Task to carry out ▸ Leave no line out; reproduce the listing exactly.

Data for the task ▸
☆ ☆ ☆ ☆

This is an optimization exercise on Yosys and OpenROAD, whose aim is small area and a short achievable clock period, not a production implementation.
Only simulation tests tie the RTL to the original design; equivalence was not proved.
No activity file was given, so power comes from the tool's default toggle rates. The clock port is modelled as an ideal driver; clocking choices that lean on that would not hold on a real chip.

job 101:
## mem_responder
module mem_responder #(
  parameter int DEPTH   = 64,
  parameter int LATENCY = 2
) (
  input  logic        clk,
  input  logic        reset,
  input  logic        req_valid,
  output logic        req_ready,
  input  logic        req_we,
  input  logic [31:0] req_addr,
  input  logic [31:0] req_wdata,
  output logic        resp_valid,
  input  logic        resp_ready,
  output logic [31:0] resp_rdata,
  output logic        resp_err
);
  localparam int AW = $clog2(DEPTH);
  logic          busy_q, wait_q, resp_q, wr_q;
  logic          we_q, err_q;
  logic [DEPTH-1:0] sel_q;
  logic [31:0]   wdata_q, rdata_q;
  logic [31:0]   mem [DEPTH];
  logic          idle, err_in;
  logic [DEPTH-1:0] sel_in, sel;
  logic [31:0]   rd;
  logic          rd_ok;
  assign idle       = !busy_q;
  assign req_ready  = !busy_q & reset;
  assign resp_valid = resp_q;
  assign resp_rdata = rdata_q;
  assign resp_err   = err_q;
  assign rd_ok  = !(we_q | err_q);   
  assign err_in = (req_addr[1:0] != 2'b00) || (req_addr[31:AW+2] != '0);
  always_comb begin
    for (int i = 0; i < DEPTH; i++) sel_in[i] = (req_addr[AW+1:2] == AW'(i));
  end
  always_ff @(posedge clk or negedge reset) begin
    if (!reset) begin
      busy_q <= 1'b0;
      wait_q <= 1'b0;
      resp_q <= 1'b0;
      wr_q   <= 1'b0;
    end else begin
      busy_q <= busy_q ? !(resp_q & resp_ready) : req_valid;
      wait_q <= !busy_q & req_valid;
      resp_q <= wait_q | (resp_q & !resp_ready);
      wr_q   <= !busy_q & req_valid & req_we & !err_in;
    end
  end
  always_ff @(posedge clk) begin
    if (idle) err_q <= err_in;
  end
  always_ff @(posedge clk) begin
    we_q    <= req_we;
    sel_q   <= sel_in;
    wdata_q <= req_wdata;
  end
  assign sel = sel_q;
  for (genvar b = 0; b < 32; b++) begin : g_bit
    logic [DEPTH-1:0] col;
    logic [7:0]       p;
    logic [3:0]       q;
    for (genvar i = 0; i < DEPTH; i++) begin : g_col
      assign col[i] = mem[i][b];
    end
    for (genvar k = 0; k < 8; k++) begin : g_g
      mem_responder_or8 u_grp (.d(col[8*k+:8]), .s(sel[8*k+:8]), .y(p[k]));
    end
    for (genvar k = 0; k < 4; k++) begin : g_n
  ...
Size in the first run: roughly 3800 cells after synthesis, ~2200 flip-flops, roughly 76000 sq um of cells after synthesis.
==> flow/config.mk <==
export PLATFORM = sky130hd
export DESIGN_NAME = mem_responder
export DESIGN_NICKNAME = mem_responder
export VERILOG_FILES = /design/flow/design.v
export SDC_FILE = /design/flow/constraint.sdc
export NUM_CORES = 4
export LEC_CHECK = 0
export CAP_MARGIN = 20
export CORE_MARGIN = 2
export CORE_UTILIZATION = 60
export CTS_CLUSTER_DIAMETER = 80
export CTS_CLUSTER_SIZE = 24
export PLACE_DENSITY = 0.7
export SETUP_SLACK_MARGIN = 2.75
export SLEW_MARGIN = 20
export SYNTH_HIERARCHICAL = 1
==> flow/constraint.sdc <==
create_clock -name core_clock -period 5.0 [get_ports {clk}]
set_input_delay 1.0000 -clock core_clock [delete_from_list [all_inputs] [get_ports {clk}]]
set_output_delay 1.0000 -clock core_clock [all_outputs]
set_load 0.01 [all_outputs]
standard.sh (not shown) runs the stock make flow with config.mk's settings and CLKGATE_MAP_FILE= SYNTH_SCRIPT=/design/flow/synth_recipe.tcl, a recipe that flattens the netlist after the stock synthesis.
==> flow/flow/run.sh <==
#!/bin/bash
# The standard layout (standard.sh, unchanged synthesis and steps) with a
# few resizer/placement settings changed:
#  - the port buffers are plain buf_2 cells instead of the delay cells that
#    buffer_ports picks by default;
#  - gate sizing may change a cell's footprint (MATCH_CELL_FOOTPRINT=0);
#  - after the placement-stage repair_design, flow/place_hook.tcl moves each
#    output port's buffer next to the cell driving it, and puts the flip-flop
#    reset pins behind their own buffer; detailed placement then legalizes.
# make's output goes to flow_make.log; each ORFS step keeps its own log under
# orfs/logs.
set -euo pipefail
here=$(pwd)
export BUFFER_PORTS_ARGS="-buffer_cell sky130_fd_sc_hd__buf_2"
export POST_RESIZE_TCL="$here/flow/place_hook.tcl"
if ! bash standard.sh MATCH_CELL_FOOTPRINT=0 finish > flow_make.log 2>&1; then
  tail -50 flow_make.log
  exit 1
fi
tail -20 flow_make.log
Other scripts of this flow, unchanged in this note and not shown: flow/flow/place_hook.tcl
Input changes introduced in job 102 (baseline for comparison: job 101):
==> flow/flow/run.sh <==
#!/bin/bash
# The standard layout (standard.sh, unchanged synthesis and steps) with a
# few resizer/placement/CTS settings changed:
#  - the port buffers are plain buf_2 cells instead of the delay cells that
#    buffer_ports picks by default;
#  - gate sizing may change a cell's footprint (MATCH_CELL_FOOTPRINT=0);
#  - after the placement-stage repair_design, flow/place_hook.tcl moves each
#    output port's buffer next to the cell driving it, and puts the flip-flop
#    reset pins behind their own buffer; detailed placement then legalizes;
#  - clock tree synthesis (30-sink clusters, as config.mk says) adds no dummy
#    load cells (-dont_use_dummy_load).
# make's output goes to flow_make.log; each ORFS step keeps its own log under
# orfs/logs.
set -euo pipefail
here=$(pwd)
export BUFFER_PORTS_ARGS="-buffer_cell sky130_fd_sc_hd__buf_2"
export POST_RESIZE_TCL="$here/flow/place_hook.tcl"
export CTS_ARGS="-sink_clustering_enable -repair_clock_nets -sink_clustering_size 30 -sink_clustering_max_diameter 80 -dont_use_dummy_load"
if ! bash standard.sh MATCH_CELL_FOOTPRINT=0 finish > flow_make.log 2>&1; then
  tail -50 flow_make.log
  exit 1
fi
tail -20 flow_make.log
--- a/flow/config.mk
+++ b/flow/config.mk
@@ -10,7 +10,7 @@
 export CORE_UTILIZATION = 60
 export CTS_CLUSTER_DIAMETER = 80
-export CTS_CLUSTER_SIZE = 24
+export CTS_CLUSTER_SIZE = 30
 export PLACE_DENSITY = 0.7
-export SETUP_SLACK_MARGIN = 2.75
+export SETUP_SLACK_MARGIN = 2.85
 export SLEW_MARGIN = 20
 export SYNTH_HIERARCHICAL = 1
[summary]
- Every run (job 102 and job 101) finished clean.
- Row power: job 102 lower / job 101 higher
- Depth of the critical timing path with buffers and inverters included: job 102 vs job 101, no meaningful difference
- Final cell count without fillers ended up 104 lower on job 102 than on job 101.
- Antenna diode count: lower on job 102
- Compared job 102 vs job 101, and power density over the cells is down in job 102.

☆ ☆ ☆ ☆

Solution for this task ▸
This is an optimization exercise on Yosys and OpenROAD, whose aim is small area and a short achievable clock period, not a production implementation.
Only simulation tests tie the RTL to the original design; equivalence was not proved.
No activity file was given, so power comes from the tool's default toggle rates. The clock port is modelled as an ideal driver; clocking choices that lean on that would not hold on a real chip.

job 101:
## mem_responder
module mem_responder #(
  parameter int DEPTH   = 64,
  parameter int LATENCY = 2
) (
  input  logic        clk,
  input  logic        reset,
  input  logic        req_valid,
  output logic        req_ready,
  input  logic        req_we,
  input  logic [31:0] req_addr,
  input  logic [31:0] req_wdata,
  output logic        resp_valid,
  input  logic        resp_ready,
  output logic [31:0] resp_rdata,
  output logic        resp_err
);
  localparam int AW = $clog2(DEPTH);
  logic          busy_q, wait_q, resp_q, wr_q;
  logic          we_q, err_q;
  logic [DEPTH-1:0] sel_q;
  logic [31:0]   wdata_q, rdata_q;
  logic [31:0]   mem [DEPTH];
  logic          idle, err_in;
  logic [DEPTH-1:0] sel_in, sel;
  logic [31:0]   rd;
  logic          rd_ok;
  assign idle       = !busy_q;
  assign req_ready  = !busy_q & reset;
  assign resp_valid = resp_q;
  assign resp_rdata = rdata_q;
  assign resp_err   = err_q;
  assign rd_ok  = !(we_q | err_q);   
  assign err_in = (req_addr[1:0] != 2'b00) || (req_addr[31:AW+2] != '0);
  always_comb begin
    for (int i = 0; i < DEPTH; i++) sel_in[i] = (req_addr[AW+1:2] == AW'(i));
  end
  always_ff @(posedge clk or negedge reset) begin
    if (!reset) begin
      busy_q <= 1'b0;
      wait_q <= 1'b0;
      resp_q <= 1'b0;
      wr_q   <= 1'b0;
    end else begin
      busy_q <= busy_q ? !(resp_q & resp_ready) : req_valid;
      wait_q <= !busy_q & req_valid;
      resp_q <= wait_q | (resp_q & !resp_ready);
      wr_q   <= !busy_q & req_valid & req_we & !err_in;
    end
  end
  always_ff @(posedge clk) begin
    if (idle) err_q <= err_in;
  end
  always_ff @(posedge clk) begin
    we_q    <= req_we;
    sel_q   <= sel_in;
    wdata_q <= req_wdata;
  end
  assign sel = sel_q;
  for (genvar b = 0; b < 32; b++) begin : g_bit
    logic [DEPTH-1:0] col;
    logic [7:0]       p;
    logic [3:0]       q;
    for (genvar i = 0; i < DEPTH; i++) begin : g_col
      assign col[i] = mem[i][b];
    end
    for (genvar k = 0; k < 8; k++) begin : g_g
      mem_responder_or8 u_grp (.d(col[8*k+:8]), .s(sel[8*k+:8]), .y(p[k]));
    end
    for (genvar k = 0; k < 4; k++) begin : g_n
  ...
Size in the first run: roughly 3800 cells after synthesis, ~2200 flip-flops, roughly 76000 sq um of cells after synthesis.
==> flow/config.mk <==
export PLATFORM = sky130hd
export DESIGN_NAME = mem_responder
export DESIGN_NICKNAME = mem_responder
export VERILOG_FILES = /design/flow/design.v
export SDC_FILE = /design/flow/constraint.sdc
export NUM_CORES = 4
export LEC_CHECK = 0
export CAP_MARGIN = 20
export CORE_MARGIN = 2
export CORE_UTILIZATION = 60
export CTS_CLUSTER_DIAMETER = 80
export CTS_CLUSTER_SIZE = 24
export PLACE_DENSITY = 0.7
export SETUP_SLACK_MARGIN = 2.75
export SLEW_MARGIN = 20
export SYNTH_HIERARCHICAL = 1
==> flow/constraint.sdc <==
create_clock -name core_clock -period 5.0 [get_ports {clk}]
set_input_delay 1.0000 -clock core_clock [delete_from_list [all_inputs] [get_ports {clk}]]
set_output_delay 1.0000 -clock core_clock [all_outputs]
set_load 0.01 [all_outputs]
standard.sh (not shown) runs the stock make flow with config.mk's settings and CLKGATE_MAP_FILE= SYNTH_SCRIPT=/design/flow/synth_recipe.tcl, a recipe that flattens the netlist after the stock synthesis.
==> flow/flow/run.sh <==
#!/bin/bash
# The standard layout (standard.sh, unchanged synthesis and steps) with a
# few resizer/placement settings changed:
#  - the port buffers are plain buf_2 cells instead of the delay cells that
#    buffer_ports picks by default;
#  - gate sizing may change a cell's footprint (MATCH_CELL_FOOTPRINT=0);
#  - after the placement-stage repair_design, flow/place_hook.tcl moves each
#    output port's buffer next to the cell driving it, and puts the flip-flop
#    reset pins behind their own buffer; detailed placement then legalizes.
# make's output goes to flow_make.log; each ORFS step keeps its own log under
# orfs/logs.
set -euo pipefail
here=$(pwd)
export BUFFER_PORTS_ARGS="-buffer_cell sky130_fd_sc_hd__buf_2"
export POST_RESIZE_TCL="$here/flow/place_hook.tcl"
if ! bash standard.sh MATCH_CELL_FOOTPRINT=0 finish > flow_make.log 2>&1; then
  tail -50 flow_make.log
  exit 1
fi
tail -20 flow_make.log
Other scripts of this flow, unchanged in this note and not shown: flow/flow/place_hook.tcl
Input changes introduced in job 102 (baseline for comparison: job 101):
==> flow/flow/run.sh <==
#!/bin/bash
# The standard layout (standard.sh, unchanged synthesis and steps) with a
# few resizer/placement/CTS settings changed:
#  - the port buffers are plain buf_2 cells instead of the delay cells that
#    buffer_ports picks by default;
#  - gate sizing may change a cell's footprint (MATCH_CELL_FOOTPRINT=0);
#  - after the placement-stage repair_design, flow/place_hook.tcl moves each
#    output port's buffer next to the cell driving it, and puts the flip-flop
#    reset pins behind their own buffer; detailed placement then legalizes;
#  - clock tree synthesis (30-sink clusters, as config.mk says) adds no dummy
#    load cells (-dont_use_dummy_load).
# make's output goes to flow_make.log; each ORFS step keeps its own log under
# orfs/logs.
set -euo pipefail
here=$(pwd)
export BUFFER_PORTS_ARGS="-buffer_cell sky130_fd_sc_hd__buf_2"
export POST_RESIZE_TCL="$here/flow/place_hook.tcl"
export CTS_ARGS="-sink_clustering_enable -repair_clock_nets -sink_clustering_size 30 -sink_clustering_max_diameter 80 -dont_use_dummy_load"
if ! bash standard.sh MATCH_CELL_FOOTPRINT=0 finish > flow_make.log 2>&1; then
  tail -50 flow_make.log
  exit 1
fi
tail -20 flow_make.log
--- a/flow/config.mk
+++ b/flow/config.mk
@@ -10,7 +10,7 @@
 export CORE_UTILIZATION = 60
 export CTS_CLUSTER_DIAMETER = 80
-export CTS_CLUSTER_SIZE = 24
+export CTS_CLUSTER_SIZE = 30
 export PLACE_DENSITY = 0.7
-export SETUP_SLACK_MARGIN = 2.75
+export SETUP_SLACK_MARGIN = 2.85
 export SLEW_MARGIN = 20
 export SYNTH_HIERARCHICAL = 1
[summary]
- Every run (job 102 and job 101) finished clean.
- Row power: job 102 lower / job 101 higher
- Depth of the critical timing path with buffers and inverters included: job 102 vs job 101, no meaningful difference
- Final cell count without fillers ended up 104 lower on job 102 than on job 101.
- Antenna diode count: lower on job 102
- Compared job 102 vs job 101, and power density over the cells is down in job 102.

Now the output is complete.